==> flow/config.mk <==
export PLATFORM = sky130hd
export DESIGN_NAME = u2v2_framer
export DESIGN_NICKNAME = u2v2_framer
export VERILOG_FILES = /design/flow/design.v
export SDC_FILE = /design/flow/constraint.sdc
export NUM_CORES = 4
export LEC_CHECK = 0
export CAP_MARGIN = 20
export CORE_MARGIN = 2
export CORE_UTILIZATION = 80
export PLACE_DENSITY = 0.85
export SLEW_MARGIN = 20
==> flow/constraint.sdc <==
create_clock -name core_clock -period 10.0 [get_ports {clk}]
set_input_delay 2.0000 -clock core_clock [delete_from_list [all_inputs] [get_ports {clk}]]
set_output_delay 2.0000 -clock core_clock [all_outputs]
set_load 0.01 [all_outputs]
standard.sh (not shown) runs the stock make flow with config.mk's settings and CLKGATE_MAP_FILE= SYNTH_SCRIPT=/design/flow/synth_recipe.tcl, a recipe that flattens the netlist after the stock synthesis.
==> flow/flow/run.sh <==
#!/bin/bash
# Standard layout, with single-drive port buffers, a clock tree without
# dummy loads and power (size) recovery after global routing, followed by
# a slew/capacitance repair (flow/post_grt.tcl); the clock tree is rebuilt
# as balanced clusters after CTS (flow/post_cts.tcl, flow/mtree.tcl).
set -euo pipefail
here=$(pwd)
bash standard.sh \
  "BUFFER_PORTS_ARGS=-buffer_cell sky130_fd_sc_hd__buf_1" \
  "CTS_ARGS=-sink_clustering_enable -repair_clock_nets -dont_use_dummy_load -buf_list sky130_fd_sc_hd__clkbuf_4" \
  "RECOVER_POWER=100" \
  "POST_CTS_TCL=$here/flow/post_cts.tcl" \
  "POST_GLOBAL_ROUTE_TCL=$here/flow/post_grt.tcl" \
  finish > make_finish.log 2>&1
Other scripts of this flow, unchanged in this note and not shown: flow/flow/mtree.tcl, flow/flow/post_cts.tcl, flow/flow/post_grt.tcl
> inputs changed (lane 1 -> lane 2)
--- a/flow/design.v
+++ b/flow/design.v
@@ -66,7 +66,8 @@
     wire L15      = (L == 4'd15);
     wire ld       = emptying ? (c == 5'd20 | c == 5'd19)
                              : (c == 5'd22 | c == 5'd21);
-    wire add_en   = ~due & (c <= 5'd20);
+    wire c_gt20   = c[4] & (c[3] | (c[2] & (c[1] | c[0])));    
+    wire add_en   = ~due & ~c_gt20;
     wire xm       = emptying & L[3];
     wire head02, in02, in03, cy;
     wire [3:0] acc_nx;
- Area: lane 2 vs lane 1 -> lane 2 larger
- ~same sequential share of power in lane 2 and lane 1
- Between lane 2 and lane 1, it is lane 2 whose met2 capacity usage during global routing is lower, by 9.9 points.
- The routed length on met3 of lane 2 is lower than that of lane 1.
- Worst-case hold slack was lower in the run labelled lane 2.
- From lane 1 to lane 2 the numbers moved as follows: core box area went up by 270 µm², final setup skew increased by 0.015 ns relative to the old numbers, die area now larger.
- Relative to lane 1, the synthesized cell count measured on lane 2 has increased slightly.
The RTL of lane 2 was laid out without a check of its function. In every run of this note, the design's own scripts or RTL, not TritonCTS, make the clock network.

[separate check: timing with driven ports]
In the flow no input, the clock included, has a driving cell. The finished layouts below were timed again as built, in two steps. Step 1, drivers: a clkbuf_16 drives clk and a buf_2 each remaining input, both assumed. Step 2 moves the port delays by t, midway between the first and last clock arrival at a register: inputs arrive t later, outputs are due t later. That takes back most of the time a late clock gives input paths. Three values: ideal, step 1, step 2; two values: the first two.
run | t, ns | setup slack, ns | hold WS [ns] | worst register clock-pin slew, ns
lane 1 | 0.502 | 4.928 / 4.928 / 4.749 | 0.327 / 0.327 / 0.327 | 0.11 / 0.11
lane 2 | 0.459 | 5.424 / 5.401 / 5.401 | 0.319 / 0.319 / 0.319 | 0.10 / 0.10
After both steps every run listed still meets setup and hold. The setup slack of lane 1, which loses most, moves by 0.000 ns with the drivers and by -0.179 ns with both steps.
────────────────────
:: WORK ORDER ::
Looking through the data above, count the lines that include the string "most" and give only the count.

:: TASK OUTPUT ::
2